▼

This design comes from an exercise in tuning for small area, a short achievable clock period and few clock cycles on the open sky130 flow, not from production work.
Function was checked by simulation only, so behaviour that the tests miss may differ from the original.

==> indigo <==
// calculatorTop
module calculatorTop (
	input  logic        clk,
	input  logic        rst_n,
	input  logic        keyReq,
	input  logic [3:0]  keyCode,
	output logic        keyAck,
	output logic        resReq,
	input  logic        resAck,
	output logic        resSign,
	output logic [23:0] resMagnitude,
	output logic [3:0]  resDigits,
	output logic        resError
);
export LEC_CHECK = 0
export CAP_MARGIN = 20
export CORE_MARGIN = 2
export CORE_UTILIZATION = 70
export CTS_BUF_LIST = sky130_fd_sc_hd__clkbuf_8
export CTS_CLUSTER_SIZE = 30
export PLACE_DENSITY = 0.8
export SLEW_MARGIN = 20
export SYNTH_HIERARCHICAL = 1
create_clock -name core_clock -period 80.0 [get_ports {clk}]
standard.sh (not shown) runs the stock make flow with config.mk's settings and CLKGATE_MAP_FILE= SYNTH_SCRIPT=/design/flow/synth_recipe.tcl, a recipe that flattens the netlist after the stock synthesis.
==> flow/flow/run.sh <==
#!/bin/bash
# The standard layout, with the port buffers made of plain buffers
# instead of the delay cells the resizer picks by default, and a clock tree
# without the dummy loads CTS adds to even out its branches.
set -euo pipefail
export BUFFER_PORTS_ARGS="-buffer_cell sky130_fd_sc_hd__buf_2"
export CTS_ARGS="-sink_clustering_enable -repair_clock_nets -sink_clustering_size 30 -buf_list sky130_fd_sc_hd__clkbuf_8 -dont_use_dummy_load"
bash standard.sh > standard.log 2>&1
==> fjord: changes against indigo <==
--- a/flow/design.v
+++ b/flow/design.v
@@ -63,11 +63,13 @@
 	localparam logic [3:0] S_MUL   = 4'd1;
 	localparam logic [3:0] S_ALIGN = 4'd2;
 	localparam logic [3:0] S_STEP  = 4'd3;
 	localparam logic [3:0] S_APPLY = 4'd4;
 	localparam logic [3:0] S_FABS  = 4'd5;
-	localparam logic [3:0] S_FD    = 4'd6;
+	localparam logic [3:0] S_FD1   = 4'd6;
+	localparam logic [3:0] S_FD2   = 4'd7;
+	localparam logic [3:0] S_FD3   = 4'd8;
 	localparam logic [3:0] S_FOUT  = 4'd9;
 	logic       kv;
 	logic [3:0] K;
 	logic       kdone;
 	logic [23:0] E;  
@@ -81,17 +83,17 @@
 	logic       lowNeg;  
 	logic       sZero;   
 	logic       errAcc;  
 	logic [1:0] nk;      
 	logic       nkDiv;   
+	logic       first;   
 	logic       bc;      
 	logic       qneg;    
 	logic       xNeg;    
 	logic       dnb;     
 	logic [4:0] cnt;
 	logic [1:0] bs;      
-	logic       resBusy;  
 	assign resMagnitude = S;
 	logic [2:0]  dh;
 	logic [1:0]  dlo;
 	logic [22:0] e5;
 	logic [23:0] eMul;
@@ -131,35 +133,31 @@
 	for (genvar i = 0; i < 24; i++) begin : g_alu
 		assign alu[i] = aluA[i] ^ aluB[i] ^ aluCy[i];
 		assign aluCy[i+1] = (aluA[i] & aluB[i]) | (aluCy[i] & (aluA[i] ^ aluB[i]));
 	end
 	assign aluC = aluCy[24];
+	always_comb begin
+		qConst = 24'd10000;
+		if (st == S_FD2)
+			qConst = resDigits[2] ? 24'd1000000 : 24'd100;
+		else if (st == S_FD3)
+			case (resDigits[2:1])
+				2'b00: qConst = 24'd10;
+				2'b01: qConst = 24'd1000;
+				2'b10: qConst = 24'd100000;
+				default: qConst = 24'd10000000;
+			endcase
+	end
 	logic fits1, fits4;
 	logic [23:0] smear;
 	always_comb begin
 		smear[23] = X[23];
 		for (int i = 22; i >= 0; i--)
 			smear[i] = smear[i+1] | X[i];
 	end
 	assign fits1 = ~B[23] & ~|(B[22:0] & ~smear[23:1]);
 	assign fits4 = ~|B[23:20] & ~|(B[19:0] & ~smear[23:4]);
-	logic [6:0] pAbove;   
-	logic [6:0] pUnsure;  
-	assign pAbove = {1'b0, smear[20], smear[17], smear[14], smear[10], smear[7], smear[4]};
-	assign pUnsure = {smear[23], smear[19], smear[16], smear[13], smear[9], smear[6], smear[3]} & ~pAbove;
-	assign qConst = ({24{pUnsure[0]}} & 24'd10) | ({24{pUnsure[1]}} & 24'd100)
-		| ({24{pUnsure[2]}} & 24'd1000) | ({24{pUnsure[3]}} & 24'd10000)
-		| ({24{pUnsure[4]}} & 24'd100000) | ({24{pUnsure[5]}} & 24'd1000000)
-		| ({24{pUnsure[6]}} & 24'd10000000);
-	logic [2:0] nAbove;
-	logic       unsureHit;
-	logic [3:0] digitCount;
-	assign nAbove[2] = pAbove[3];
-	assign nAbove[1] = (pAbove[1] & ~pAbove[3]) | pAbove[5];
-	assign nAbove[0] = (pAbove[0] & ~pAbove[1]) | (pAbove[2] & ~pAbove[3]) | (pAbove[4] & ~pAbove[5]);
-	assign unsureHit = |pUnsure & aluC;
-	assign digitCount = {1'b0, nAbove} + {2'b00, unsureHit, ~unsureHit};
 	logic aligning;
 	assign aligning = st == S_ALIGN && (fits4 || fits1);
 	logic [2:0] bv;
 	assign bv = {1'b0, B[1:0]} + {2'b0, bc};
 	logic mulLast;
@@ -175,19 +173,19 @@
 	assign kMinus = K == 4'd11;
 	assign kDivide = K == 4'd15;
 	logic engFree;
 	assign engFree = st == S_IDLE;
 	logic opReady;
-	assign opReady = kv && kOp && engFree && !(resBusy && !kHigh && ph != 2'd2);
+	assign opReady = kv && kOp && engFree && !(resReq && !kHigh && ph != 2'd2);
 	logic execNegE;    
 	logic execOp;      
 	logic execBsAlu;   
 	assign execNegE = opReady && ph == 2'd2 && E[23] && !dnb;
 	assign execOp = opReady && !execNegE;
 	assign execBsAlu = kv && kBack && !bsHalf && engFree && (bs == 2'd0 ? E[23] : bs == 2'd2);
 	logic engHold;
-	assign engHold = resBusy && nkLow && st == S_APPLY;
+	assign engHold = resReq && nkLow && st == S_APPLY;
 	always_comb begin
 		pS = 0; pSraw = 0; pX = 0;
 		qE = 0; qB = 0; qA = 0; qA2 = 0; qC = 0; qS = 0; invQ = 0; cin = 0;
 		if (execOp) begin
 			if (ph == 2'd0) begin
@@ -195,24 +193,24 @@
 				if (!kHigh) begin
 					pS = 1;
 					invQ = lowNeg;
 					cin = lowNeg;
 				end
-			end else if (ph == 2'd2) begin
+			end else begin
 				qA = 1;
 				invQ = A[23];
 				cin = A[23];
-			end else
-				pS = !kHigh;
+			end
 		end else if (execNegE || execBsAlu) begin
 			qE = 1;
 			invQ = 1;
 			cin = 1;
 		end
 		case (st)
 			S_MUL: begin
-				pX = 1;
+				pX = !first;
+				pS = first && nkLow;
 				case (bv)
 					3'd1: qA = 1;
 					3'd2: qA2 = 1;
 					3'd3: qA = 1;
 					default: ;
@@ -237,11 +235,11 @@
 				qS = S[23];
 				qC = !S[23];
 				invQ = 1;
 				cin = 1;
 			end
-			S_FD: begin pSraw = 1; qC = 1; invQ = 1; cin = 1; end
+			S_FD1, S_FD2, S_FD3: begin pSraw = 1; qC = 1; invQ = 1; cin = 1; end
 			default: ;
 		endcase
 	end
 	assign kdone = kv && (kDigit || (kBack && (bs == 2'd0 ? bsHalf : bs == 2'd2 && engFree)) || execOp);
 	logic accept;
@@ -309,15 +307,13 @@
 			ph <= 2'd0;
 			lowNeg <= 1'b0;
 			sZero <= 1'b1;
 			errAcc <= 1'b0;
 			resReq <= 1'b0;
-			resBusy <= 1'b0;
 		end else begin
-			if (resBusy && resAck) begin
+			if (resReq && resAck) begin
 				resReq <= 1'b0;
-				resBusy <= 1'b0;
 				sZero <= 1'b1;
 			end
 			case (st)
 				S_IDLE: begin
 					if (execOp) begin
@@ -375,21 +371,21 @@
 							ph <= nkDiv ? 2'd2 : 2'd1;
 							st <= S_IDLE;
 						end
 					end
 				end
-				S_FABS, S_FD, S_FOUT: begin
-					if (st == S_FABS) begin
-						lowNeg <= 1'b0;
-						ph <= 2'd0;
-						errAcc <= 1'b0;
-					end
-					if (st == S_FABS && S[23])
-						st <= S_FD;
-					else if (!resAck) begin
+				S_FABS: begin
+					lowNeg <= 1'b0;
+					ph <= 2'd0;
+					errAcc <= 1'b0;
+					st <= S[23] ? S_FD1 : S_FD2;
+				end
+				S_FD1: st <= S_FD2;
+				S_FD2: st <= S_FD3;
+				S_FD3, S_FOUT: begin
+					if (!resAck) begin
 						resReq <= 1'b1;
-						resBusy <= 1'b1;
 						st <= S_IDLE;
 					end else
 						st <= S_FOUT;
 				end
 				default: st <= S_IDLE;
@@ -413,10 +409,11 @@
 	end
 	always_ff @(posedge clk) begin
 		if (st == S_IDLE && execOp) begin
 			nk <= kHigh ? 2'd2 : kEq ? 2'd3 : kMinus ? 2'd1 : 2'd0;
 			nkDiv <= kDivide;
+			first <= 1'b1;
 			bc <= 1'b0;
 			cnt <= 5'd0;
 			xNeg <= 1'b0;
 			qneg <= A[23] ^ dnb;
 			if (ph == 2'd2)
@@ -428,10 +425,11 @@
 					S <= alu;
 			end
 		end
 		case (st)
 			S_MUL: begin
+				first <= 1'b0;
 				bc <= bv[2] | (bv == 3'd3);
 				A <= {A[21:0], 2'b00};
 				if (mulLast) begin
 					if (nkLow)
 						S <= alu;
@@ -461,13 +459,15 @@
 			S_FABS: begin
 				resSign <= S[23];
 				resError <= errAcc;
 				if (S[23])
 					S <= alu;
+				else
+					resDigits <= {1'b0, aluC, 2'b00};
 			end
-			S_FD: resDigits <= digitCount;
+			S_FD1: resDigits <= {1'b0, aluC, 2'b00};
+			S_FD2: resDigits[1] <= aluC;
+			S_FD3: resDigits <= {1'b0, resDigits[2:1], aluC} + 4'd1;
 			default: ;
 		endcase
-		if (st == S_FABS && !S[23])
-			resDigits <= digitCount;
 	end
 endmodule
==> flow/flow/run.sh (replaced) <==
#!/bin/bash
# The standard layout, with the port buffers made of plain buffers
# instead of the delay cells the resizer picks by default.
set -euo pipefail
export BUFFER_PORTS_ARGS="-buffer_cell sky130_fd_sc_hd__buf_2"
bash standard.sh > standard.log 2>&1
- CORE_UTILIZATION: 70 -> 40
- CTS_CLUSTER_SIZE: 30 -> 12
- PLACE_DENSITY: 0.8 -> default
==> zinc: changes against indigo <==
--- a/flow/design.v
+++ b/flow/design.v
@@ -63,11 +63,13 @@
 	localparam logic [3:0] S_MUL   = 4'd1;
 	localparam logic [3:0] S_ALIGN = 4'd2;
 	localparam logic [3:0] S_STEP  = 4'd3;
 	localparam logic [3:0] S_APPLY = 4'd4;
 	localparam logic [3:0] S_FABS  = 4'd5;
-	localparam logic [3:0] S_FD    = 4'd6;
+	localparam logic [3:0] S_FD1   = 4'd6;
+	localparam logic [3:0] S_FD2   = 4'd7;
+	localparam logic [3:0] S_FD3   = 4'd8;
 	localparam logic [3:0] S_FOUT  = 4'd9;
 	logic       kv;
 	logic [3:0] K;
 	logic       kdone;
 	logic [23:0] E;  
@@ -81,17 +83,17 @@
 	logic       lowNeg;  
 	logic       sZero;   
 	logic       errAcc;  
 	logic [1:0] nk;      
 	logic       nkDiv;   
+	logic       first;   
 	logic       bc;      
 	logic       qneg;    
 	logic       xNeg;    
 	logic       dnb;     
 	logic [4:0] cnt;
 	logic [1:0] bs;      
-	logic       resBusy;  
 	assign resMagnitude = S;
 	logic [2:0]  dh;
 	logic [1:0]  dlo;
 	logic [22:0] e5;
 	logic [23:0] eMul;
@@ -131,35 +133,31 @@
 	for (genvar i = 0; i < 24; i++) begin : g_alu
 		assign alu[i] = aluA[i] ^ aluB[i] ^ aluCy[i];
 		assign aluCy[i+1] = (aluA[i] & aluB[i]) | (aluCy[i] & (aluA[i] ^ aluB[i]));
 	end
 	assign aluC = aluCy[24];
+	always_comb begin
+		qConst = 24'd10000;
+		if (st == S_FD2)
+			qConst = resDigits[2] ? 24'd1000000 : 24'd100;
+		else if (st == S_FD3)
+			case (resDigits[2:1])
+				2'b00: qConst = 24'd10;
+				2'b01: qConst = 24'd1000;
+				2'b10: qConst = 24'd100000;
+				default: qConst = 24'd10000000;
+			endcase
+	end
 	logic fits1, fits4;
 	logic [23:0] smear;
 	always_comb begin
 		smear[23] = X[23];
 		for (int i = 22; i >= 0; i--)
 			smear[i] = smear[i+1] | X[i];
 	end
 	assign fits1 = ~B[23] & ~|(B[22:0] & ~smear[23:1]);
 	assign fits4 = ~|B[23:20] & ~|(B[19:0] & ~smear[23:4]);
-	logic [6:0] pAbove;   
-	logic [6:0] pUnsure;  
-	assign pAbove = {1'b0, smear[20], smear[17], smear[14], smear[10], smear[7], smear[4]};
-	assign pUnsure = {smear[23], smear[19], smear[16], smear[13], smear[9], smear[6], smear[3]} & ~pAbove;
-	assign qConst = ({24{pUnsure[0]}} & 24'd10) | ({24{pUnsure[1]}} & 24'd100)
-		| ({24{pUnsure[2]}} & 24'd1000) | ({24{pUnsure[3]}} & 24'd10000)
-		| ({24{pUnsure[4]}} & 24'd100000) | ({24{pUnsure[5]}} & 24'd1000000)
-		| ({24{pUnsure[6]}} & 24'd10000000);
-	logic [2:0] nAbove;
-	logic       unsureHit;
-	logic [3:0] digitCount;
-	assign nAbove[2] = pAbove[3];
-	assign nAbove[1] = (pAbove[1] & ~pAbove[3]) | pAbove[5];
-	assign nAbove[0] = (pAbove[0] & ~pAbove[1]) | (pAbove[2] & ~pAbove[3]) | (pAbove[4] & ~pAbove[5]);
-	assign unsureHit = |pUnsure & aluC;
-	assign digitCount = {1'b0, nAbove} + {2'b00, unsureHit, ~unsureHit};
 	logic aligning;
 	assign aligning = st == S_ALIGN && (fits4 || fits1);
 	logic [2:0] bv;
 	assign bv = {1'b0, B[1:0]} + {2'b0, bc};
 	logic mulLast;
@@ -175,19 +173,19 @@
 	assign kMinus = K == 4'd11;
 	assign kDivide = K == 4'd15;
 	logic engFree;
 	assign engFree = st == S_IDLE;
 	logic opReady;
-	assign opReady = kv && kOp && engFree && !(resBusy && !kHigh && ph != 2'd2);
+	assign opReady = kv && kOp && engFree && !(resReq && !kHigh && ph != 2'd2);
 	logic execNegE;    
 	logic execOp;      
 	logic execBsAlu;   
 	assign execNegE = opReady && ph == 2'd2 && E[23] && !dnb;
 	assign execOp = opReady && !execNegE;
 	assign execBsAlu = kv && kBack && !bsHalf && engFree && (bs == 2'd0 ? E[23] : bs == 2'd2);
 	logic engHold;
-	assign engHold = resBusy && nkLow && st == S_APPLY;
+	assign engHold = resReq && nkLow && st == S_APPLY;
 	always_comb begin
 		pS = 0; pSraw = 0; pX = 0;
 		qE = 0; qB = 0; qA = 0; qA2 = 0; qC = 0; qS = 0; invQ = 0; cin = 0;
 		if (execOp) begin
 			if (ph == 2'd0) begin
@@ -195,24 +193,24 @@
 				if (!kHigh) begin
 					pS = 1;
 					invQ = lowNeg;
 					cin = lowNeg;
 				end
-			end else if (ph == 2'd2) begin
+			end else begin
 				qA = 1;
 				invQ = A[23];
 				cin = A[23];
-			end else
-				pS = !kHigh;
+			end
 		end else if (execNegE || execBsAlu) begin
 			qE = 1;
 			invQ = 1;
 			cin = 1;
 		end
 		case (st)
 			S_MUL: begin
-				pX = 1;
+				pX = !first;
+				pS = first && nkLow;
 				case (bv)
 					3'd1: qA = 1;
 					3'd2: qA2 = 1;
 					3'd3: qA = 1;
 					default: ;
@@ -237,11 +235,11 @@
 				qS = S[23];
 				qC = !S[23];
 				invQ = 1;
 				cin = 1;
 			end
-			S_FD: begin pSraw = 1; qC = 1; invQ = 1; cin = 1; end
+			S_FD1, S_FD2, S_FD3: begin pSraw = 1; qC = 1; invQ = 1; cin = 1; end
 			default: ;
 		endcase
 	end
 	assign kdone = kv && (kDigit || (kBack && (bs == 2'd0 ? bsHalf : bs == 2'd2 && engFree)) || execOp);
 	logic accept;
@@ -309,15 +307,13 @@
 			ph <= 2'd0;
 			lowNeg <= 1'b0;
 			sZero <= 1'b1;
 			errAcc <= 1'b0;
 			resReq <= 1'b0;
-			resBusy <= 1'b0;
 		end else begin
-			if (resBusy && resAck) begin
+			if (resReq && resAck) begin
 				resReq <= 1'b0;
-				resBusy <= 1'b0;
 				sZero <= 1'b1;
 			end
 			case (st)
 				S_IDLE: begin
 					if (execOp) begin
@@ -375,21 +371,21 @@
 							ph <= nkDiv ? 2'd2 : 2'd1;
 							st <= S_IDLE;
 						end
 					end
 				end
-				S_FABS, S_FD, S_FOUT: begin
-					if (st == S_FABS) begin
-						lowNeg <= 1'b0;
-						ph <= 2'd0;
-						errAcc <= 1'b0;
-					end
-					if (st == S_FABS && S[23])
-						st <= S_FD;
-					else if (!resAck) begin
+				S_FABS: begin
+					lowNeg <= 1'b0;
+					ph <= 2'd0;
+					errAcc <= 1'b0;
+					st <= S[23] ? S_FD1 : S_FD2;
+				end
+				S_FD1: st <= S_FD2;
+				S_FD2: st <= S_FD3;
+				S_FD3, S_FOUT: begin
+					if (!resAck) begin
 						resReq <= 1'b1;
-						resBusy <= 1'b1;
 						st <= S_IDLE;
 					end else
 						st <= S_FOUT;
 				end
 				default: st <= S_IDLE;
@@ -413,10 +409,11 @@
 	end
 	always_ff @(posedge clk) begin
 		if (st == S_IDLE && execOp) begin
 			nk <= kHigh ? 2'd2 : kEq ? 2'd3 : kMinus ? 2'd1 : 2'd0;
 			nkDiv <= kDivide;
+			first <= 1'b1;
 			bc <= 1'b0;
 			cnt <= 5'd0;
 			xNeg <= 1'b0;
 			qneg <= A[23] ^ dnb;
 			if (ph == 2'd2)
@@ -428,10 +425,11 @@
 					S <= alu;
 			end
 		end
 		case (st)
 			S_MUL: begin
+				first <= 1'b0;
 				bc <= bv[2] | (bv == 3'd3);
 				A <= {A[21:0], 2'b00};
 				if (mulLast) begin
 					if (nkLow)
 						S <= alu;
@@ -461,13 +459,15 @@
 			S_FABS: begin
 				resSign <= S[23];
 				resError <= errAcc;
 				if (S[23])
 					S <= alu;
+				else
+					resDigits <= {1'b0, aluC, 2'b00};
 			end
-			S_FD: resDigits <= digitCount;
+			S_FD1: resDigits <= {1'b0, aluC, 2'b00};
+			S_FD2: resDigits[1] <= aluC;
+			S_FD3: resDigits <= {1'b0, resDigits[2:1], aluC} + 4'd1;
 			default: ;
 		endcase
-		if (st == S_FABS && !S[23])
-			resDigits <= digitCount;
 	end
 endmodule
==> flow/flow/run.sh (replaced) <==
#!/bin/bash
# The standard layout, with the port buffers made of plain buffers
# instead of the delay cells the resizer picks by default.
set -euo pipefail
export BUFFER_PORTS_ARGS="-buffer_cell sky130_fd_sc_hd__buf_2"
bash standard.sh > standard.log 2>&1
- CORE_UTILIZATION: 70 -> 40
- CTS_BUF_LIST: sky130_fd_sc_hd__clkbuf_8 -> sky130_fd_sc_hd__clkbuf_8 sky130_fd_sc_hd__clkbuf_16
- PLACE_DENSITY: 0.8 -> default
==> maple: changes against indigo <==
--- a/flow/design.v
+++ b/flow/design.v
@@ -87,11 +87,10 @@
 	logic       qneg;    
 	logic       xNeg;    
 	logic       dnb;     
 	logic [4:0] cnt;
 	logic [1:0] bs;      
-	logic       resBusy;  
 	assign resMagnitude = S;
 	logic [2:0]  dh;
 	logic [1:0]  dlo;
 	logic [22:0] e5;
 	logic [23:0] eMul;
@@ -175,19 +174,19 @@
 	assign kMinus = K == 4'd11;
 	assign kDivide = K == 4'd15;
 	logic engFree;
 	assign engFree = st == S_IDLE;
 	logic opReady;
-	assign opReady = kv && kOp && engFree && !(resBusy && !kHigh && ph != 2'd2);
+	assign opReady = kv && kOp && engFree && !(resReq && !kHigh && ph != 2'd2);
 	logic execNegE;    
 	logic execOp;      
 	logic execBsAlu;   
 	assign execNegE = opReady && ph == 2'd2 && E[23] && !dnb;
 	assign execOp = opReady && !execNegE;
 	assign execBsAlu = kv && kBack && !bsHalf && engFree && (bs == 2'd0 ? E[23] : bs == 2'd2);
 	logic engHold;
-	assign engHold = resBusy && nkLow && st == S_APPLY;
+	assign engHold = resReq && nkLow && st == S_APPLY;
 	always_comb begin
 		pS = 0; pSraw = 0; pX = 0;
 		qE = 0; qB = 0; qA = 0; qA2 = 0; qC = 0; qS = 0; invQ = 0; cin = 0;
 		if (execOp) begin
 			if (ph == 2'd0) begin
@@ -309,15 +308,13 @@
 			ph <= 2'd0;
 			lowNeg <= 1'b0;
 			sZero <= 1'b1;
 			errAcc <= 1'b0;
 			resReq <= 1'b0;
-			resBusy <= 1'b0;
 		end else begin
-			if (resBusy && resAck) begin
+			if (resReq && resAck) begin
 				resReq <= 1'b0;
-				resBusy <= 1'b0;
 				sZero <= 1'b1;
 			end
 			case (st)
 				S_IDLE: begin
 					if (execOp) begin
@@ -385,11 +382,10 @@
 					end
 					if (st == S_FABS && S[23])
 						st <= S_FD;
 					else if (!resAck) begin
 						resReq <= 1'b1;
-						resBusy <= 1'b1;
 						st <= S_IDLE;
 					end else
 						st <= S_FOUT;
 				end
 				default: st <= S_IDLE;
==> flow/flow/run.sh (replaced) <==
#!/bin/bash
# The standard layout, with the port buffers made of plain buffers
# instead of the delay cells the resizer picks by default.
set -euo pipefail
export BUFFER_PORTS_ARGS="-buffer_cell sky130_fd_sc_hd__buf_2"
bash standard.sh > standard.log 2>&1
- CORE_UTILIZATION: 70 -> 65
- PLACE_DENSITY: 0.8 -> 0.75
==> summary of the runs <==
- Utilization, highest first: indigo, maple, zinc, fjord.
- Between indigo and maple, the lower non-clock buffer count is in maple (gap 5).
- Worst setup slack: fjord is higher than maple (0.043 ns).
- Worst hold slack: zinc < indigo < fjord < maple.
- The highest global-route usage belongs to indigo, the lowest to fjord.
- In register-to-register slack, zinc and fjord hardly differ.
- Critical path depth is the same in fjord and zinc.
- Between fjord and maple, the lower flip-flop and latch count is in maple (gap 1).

▲

__TASK DESCRIPTION__
Filter the records above, keeping each line that contains the word "output".

__SOLUTION TO THIS TASK__
	output logic        keyAck,
	output logic        resReq,
	output logic        resSign,
	output logic [23:0] resMagnitude,
	output logic [3:0]  resDigits,
	output logic        resError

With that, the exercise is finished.